### WHAT YOU WILL DO
For the entries that follow, restate word for word the line containing "fin_crit_sh_pct = 50.6", the line containing "fin_util_pct = 44.7", and every line that lies between them.

### TASK INPUTS
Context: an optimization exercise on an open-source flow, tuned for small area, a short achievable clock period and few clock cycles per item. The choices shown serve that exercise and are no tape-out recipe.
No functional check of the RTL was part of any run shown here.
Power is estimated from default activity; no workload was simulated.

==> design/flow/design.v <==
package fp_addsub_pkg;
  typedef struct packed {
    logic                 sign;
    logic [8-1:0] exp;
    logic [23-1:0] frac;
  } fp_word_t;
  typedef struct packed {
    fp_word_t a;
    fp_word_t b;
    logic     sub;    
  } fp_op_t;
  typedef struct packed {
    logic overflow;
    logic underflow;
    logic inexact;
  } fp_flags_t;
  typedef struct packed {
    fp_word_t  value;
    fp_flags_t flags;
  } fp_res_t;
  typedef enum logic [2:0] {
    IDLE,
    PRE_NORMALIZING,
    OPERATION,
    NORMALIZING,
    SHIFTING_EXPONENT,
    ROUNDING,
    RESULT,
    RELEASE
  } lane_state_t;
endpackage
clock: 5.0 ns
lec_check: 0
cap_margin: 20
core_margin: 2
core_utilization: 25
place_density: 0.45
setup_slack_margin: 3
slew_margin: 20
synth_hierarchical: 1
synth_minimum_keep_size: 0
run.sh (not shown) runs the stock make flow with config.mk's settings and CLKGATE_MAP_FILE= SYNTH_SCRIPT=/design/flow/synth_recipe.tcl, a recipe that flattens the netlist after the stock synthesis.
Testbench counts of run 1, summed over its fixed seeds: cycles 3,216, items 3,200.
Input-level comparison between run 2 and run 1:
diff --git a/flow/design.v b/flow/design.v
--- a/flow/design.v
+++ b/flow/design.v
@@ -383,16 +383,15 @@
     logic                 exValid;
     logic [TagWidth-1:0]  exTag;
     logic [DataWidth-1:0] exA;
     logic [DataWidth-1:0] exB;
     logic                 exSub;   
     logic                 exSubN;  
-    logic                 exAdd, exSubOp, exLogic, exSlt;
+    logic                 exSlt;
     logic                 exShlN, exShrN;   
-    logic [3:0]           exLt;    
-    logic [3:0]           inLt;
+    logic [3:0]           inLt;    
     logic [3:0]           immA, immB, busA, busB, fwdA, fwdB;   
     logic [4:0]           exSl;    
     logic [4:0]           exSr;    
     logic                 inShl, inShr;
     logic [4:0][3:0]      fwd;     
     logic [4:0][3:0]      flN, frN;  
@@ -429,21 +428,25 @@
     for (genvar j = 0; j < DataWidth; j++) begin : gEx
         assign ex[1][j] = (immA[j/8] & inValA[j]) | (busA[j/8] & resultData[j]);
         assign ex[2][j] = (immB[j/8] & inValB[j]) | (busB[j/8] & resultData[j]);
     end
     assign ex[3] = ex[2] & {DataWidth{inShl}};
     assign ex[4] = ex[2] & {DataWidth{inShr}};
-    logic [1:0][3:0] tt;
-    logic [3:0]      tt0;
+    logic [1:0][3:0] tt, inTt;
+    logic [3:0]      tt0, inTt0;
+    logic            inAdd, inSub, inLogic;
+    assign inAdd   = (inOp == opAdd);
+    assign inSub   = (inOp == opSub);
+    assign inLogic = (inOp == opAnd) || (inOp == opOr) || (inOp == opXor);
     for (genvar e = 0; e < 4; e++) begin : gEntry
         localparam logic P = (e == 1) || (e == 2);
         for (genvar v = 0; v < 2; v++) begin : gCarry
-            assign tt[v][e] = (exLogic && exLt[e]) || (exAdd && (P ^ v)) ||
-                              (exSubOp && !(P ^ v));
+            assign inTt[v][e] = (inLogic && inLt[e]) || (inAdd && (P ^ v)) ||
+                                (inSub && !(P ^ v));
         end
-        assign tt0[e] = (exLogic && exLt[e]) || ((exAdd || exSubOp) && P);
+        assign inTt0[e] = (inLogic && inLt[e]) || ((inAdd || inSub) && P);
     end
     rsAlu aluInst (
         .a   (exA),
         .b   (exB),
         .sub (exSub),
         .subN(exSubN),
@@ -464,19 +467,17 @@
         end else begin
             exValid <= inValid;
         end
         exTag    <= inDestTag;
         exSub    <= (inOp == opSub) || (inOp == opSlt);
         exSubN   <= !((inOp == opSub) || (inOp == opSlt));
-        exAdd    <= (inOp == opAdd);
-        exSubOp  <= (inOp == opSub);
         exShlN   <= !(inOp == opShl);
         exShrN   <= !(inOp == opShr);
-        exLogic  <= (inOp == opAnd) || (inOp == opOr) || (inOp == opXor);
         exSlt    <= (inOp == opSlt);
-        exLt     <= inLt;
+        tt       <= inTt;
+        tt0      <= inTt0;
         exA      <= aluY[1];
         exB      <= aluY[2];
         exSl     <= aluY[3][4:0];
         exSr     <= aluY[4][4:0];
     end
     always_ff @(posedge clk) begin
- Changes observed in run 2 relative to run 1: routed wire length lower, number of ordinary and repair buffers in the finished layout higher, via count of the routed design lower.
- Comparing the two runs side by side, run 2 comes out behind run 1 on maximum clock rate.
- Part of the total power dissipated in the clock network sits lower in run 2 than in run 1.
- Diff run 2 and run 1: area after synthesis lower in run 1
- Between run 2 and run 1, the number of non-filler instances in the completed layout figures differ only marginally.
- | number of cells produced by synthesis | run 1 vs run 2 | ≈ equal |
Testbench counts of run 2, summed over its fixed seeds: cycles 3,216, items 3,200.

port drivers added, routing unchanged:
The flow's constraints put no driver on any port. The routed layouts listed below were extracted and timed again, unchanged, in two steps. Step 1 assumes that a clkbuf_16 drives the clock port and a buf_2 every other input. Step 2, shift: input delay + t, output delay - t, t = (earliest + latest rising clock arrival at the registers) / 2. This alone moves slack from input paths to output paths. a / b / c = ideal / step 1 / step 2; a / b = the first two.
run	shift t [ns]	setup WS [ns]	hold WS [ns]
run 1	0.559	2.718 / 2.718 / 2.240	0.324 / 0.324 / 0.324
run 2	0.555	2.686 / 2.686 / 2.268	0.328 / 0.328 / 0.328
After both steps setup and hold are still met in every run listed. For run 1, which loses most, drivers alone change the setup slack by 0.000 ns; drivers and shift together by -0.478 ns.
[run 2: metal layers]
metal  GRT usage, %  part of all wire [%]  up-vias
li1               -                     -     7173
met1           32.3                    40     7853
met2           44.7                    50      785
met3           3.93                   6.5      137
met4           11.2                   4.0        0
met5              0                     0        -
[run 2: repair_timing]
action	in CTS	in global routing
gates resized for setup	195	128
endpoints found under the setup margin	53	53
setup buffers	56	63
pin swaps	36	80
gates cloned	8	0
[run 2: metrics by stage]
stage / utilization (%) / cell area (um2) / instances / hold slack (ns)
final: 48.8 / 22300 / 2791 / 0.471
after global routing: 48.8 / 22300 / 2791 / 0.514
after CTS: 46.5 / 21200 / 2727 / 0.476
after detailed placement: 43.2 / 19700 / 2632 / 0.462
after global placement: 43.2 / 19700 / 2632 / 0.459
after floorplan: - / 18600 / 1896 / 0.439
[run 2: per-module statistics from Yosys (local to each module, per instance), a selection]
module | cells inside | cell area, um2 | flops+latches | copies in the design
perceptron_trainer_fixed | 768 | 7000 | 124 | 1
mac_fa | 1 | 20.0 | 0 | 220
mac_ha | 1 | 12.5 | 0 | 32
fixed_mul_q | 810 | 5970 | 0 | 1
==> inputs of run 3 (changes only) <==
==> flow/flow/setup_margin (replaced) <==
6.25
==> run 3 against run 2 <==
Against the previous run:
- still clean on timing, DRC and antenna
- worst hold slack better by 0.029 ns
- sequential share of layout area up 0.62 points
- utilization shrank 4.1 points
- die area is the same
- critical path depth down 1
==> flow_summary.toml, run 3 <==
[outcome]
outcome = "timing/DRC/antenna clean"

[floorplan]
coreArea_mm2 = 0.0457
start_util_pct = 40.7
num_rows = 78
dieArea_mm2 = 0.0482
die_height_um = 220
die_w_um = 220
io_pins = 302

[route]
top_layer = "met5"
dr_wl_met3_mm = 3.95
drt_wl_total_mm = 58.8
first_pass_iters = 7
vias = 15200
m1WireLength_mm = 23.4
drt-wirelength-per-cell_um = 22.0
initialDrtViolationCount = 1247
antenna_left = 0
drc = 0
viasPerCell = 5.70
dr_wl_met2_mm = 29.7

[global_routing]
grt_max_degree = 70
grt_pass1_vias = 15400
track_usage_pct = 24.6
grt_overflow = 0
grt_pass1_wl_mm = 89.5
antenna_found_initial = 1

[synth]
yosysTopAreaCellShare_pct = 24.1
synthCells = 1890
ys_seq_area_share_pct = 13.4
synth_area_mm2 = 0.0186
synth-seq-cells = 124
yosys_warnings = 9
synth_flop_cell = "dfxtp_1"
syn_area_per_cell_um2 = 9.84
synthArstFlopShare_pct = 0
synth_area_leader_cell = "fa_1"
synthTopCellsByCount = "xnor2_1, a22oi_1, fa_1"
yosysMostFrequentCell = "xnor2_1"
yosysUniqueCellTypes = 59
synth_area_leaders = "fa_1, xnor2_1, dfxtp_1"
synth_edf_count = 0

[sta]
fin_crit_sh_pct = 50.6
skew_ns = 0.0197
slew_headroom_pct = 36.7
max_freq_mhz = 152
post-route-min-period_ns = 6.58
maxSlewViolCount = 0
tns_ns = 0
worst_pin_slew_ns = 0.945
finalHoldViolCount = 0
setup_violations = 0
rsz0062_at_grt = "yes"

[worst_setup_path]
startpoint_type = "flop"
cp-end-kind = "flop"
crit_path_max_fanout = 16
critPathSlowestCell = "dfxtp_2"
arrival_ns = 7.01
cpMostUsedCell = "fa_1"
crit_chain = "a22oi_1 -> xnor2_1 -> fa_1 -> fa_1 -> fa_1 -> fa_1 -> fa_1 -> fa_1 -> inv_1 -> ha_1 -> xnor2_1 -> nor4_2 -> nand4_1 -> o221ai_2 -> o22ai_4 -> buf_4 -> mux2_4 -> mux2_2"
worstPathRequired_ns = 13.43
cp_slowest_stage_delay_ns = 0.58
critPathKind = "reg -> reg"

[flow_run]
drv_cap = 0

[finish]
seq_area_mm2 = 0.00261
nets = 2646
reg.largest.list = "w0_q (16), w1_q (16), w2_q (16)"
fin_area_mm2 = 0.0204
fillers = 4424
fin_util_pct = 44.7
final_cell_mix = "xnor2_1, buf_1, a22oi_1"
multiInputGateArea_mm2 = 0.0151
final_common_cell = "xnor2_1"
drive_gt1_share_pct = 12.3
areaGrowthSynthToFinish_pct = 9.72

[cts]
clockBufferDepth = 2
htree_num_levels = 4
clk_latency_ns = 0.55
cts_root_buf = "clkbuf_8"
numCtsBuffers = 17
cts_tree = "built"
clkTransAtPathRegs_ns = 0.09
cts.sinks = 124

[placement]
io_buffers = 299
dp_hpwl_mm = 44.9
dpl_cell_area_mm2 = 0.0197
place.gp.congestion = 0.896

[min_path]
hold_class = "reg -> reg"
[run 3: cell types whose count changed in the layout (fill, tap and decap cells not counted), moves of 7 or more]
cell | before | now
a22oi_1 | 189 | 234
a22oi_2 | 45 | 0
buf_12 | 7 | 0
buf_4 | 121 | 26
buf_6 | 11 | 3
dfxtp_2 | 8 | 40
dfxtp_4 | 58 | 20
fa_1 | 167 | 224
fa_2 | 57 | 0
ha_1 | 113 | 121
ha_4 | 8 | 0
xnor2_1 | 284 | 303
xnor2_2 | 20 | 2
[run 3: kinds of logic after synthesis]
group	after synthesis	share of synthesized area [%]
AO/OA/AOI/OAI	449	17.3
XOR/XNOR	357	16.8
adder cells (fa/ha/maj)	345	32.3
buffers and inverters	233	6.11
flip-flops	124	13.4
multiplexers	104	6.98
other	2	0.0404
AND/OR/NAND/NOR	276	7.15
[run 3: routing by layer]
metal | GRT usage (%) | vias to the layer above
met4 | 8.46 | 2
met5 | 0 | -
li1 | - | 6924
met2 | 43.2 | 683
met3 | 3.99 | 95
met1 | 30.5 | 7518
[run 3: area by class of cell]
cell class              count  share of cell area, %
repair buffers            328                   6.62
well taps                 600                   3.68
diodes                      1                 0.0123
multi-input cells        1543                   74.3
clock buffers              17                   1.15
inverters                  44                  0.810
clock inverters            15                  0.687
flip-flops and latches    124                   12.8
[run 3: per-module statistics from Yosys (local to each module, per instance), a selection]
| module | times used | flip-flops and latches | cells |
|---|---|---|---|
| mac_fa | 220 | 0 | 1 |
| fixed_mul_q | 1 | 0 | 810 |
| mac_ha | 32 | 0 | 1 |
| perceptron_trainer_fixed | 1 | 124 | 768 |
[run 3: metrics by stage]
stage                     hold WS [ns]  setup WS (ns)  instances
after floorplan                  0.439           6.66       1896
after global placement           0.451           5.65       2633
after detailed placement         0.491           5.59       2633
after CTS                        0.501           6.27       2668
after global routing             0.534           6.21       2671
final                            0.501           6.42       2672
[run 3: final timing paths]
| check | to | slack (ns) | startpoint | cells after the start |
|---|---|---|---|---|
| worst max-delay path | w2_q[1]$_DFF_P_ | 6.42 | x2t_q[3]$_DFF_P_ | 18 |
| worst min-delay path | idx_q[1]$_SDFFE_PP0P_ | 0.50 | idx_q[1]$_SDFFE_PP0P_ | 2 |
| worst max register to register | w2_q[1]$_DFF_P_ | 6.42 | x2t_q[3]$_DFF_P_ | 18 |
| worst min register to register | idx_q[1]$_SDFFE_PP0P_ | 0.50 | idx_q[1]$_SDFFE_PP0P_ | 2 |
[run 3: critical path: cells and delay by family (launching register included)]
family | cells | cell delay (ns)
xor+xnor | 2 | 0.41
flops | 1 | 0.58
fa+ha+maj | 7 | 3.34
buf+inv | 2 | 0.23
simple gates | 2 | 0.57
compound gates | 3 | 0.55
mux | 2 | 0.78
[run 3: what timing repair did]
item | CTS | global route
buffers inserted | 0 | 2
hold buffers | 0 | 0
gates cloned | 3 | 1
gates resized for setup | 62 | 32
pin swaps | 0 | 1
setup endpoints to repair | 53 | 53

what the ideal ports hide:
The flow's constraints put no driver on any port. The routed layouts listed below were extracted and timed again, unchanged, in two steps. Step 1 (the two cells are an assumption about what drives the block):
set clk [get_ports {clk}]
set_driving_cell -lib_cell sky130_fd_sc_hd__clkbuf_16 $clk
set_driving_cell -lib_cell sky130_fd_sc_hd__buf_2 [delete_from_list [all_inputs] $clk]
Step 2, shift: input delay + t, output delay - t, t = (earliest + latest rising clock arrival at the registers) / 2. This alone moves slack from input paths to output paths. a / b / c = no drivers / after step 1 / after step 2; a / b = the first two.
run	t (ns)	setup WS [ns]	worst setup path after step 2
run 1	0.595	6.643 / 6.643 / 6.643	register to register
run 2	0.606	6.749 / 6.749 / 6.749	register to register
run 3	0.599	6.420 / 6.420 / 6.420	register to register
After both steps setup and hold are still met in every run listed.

### EXPECTED OUTPUT
fin_crit_sh_pct = 50.6
skew_ns = 0.0197
slew_headroom_pct = 36.7
max_freq_mhz = 152
post-route-min-period_ns = 6.58
maxSlewViolCount = 0
tns_ns = 0
worst_pin_slew_ns = 0.945
finalHoldViolCount = 0
setup_violations = 0
rsz0062_at_grt = "yes"

[worst_setup_path]
startpoint_type = "flop"
cp-end-kind = "flop"
crit_path_max_fanout = 16
critPathSlowestCell = "dfxtp_2"
arrival_ns = 7.01
cpMostUsedCell = "fa_1"
crit_chain = "a22oi_1 -> xnor2_1 -> fa_1 -> fa_1 -> fa_1 -> fa_1 -> fa_1 -> fa_1 -> inv_1 -> ha_1 -> xnor2_1 -> nor4_2 -> nand4_1 -> o221ai_2 -> o22ai_4 -> buf_4 -> mux2_4 -> mux2_2"
worstPathRequired_ns = 13.43
cp_slowest_stage_delay_ns = 0.58
critPathKind = "reg -> reg"

[flow_run]
drv_cap = 0

[finish]
seq_area_mm2 = 0.00261
nets = 2646
reg.largest.list = "w0_q (16), w1_q (16), w2_q (16)"
fin_area_mm2 = 0.0204
fillers = 4424
fin_util_pct = 44.7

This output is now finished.